The problem:
Scan the records below for the word "else". Copy each line where it appears.

Data under study:
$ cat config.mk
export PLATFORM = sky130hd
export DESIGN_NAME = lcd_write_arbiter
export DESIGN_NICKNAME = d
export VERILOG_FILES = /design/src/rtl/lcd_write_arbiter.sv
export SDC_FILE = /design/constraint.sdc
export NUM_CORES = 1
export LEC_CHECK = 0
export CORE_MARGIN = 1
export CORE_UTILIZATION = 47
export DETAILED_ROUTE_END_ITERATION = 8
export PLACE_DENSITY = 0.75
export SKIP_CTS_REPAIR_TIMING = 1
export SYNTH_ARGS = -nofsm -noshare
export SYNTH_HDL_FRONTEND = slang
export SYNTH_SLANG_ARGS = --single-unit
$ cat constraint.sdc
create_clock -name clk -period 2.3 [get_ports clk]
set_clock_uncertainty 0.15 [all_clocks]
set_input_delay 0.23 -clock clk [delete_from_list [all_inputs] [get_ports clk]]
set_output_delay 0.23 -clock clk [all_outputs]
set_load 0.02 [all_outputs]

---

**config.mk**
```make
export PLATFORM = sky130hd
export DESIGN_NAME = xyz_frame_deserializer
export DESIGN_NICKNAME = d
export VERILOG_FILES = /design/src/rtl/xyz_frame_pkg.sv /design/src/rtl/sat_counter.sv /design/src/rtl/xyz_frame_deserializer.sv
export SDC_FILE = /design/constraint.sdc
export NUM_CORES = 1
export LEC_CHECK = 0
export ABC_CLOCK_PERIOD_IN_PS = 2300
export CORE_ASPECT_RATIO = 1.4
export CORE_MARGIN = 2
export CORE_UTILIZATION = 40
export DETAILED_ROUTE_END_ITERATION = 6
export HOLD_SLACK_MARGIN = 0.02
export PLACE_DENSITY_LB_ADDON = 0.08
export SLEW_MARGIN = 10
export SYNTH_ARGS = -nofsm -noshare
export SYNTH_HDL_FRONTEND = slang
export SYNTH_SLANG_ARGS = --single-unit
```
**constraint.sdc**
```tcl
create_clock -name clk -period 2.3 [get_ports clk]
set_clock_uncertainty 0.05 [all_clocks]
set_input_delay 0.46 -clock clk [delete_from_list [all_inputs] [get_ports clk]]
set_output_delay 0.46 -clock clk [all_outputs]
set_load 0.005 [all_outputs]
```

* * *

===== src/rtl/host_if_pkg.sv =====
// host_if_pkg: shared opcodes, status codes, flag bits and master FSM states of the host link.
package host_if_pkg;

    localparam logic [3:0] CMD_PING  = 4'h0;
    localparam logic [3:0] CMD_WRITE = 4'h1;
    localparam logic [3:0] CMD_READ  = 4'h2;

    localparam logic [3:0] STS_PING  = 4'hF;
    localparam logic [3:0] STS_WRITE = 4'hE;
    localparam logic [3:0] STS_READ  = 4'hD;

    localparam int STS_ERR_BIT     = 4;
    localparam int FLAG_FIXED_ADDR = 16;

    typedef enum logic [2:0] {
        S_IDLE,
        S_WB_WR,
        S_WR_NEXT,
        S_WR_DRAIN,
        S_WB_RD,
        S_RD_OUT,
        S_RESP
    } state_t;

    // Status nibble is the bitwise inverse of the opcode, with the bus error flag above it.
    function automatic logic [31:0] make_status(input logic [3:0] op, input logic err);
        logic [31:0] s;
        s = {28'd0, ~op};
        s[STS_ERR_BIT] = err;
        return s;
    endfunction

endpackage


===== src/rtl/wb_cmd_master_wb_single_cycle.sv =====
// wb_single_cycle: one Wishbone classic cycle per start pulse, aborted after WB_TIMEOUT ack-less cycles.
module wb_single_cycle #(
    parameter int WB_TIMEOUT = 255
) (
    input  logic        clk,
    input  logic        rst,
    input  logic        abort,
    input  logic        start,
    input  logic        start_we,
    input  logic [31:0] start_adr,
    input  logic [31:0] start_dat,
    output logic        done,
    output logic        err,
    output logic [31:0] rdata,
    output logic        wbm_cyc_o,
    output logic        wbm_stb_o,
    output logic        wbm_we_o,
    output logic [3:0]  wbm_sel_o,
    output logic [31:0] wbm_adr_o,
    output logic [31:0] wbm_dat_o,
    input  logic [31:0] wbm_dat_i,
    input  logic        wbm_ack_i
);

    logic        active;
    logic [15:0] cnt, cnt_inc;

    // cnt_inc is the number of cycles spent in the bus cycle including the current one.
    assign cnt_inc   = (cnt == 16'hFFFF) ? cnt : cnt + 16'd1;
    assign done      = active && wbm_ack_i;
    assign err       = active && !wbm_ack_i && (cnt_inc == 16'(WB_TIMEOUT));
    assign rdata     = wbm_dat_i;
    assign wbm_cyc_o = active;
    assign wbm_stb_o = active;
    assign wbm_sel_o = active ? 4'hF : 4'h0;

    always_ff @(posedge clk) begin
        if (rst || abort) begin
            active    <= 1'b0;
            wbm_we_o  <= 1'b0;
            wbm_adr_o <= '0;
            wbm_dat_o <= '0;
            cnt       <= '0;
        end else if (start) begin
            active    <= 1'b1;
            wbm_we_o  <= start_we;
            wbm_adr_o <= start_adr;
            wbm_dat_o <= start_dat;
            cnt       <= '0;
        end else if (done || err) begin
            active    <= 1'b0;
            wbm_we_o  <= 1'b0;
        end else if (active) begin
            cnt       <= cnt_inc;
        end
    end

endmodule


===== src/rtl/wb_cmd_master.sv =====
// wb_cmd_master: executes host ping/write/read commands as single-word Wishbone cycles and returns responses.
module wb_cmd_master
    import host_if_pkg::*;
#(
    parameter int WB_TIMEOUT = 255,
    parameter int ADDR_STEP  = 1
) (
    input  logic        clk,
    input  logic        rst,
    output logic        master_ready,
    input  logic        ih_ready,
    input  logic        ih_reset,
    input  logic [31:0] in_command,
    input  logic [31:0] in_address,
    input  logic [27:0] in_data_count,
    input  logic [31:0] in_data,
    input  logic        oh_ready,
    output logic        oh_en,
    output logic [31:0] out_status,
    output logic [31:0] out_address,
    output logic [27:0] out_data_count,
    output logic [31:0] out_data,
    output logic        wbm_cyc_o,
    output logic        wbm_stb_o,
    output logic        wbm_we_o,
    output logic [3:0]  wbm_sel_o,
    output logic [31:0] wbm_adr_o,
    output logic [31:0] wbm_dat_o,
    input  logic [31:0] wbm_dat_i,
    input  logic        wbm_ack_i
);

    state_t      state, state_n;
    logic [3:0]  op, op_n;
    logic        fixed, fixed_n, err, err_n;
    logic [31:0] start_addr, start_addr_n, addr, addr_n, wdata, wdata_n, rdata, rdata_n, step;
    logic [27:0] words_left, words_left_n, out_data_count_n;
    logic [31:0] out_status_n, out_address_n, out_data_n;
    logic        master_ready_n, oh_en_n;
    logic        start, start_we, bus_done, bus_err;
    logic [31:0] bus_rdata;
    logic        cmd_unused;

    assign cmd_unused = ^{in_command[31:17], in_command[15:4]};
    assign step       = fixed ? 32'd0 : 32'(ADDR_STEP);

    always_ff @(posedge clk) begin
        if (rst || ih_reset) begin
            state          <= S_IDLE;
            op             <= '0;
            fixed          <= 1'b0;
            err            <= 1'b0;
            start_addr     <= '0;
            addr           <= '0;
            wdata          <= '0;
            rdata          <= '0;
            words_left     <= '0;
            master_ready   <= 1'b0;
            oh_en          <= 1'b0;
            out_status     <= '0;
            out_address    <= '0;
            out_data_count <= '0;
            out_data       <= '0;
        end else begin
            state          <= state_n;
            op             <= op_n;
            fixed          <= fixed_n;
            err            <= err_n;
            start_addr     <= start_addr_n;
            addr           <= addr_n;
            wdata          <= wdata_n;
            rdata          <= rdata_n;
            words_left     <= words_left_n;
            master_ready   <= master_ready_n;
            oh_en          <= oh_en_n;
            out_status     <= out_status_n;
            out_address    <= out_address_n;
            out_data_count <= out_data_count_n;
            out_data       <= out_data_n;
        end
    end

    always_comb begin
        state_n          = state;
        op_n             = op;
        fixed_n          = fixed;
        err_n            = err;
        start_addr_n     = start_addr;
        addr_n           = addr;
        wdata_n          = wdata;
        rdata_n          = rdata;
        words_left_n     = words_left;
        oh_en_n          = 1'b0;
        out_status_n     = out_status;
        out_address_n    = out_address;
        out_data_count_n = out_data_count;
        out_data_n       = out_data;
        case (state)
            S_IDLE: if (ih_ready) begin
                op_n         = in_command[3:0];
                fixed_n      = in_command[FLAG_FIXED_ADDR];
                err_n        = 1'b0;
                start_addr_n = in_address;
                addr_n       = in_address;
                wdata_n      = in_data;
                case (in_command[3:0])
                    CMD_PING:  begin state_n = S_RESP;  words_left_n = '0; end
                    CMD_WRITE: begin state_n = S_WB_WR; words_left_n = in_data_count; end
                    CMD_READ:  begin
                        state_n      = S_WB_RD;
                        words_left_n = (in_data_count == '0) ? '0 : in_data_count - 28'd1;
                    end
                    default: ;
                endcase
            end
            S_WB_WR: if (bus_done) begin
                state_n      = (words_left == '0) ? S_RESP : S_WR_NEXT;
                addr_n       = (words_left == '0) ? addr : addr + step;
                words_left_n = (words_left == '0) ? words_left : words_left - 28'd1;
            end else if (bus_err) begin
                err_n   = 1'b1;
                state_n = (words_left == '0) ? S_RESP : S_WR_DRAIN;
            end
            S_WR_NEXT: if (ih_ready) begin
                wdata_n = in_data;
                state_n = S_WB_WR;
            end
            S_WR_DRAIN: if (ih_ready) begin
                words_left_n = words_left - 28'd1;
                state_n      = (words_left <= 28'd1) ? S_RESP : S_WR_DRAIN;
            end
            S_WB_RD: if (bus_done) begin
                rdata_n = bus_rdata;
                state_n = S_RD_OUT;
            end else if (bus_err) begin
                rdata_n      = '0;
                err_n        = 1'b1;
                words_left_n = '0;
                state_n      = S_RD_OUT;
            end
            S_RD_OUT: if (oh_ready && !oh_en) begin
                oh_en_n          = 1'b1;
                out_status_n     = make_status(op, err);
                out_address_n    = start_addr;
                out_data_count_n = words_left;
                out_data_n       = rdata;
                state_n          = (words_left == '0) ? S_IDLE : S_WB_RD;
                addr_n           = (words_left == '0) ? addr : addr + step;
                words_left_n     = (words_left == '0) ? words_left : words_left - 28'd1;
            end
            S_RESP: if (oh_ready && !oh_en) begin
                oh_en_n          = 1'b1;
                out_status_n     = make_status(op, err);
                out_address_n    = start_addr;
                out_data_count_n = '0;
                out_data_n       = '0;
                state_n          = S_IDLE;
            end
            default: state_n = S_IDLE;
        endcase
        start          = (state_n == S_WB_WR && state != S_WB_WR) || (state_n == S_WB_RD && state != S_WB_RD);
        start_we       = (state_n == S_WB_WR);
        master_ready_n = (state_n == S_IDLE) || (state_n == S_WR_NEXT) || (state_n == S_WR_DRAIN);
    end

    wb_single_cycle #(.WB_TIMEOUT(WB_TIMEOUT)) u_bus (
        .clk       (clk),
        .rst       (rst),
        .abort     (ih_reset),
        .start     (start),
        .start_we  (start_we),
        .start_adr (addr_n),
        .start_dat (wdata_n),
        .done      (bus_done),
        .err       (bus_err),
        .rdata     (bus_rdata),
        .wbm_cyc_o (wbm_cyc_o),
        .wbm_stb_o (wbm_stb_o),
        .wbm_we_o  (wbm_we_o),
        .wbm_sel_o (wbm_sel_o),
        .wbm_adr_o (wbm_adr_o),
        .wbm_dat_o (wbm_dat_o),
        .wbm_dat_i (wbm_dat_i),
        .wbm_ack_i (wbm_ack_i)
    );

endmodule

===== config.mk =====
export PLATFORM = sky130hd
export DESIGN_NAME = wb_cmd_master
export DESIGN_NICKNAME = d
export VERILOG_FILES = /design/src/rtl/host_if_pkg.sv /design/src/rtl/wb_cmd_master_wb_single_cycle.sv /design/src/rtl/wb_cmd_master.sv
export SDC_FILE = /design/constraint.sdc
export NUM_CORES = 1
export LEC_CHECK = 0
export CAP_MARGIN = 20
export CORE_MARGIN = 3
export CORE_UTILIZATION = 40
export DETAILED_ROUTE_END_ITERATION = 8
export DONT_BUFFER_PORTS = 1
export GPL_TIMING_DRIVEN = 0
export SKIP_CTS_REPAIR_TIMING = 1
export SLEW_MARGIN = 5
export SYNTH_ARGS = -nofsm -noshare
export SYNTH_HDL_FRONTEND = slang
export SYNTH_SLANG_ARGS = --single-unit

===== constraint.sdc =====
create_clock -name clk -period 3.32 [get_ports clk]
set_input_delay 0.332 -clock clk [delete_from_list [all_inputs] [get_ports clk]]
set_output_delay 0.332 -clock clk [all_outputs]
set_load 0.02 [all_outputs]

Output for this exercise:
        end else if (start) begin
        end else if (done || err) begin
        end else if (active) begin
        end else begin
            end else if (bus_err) begin
            end else if (bus_err) begin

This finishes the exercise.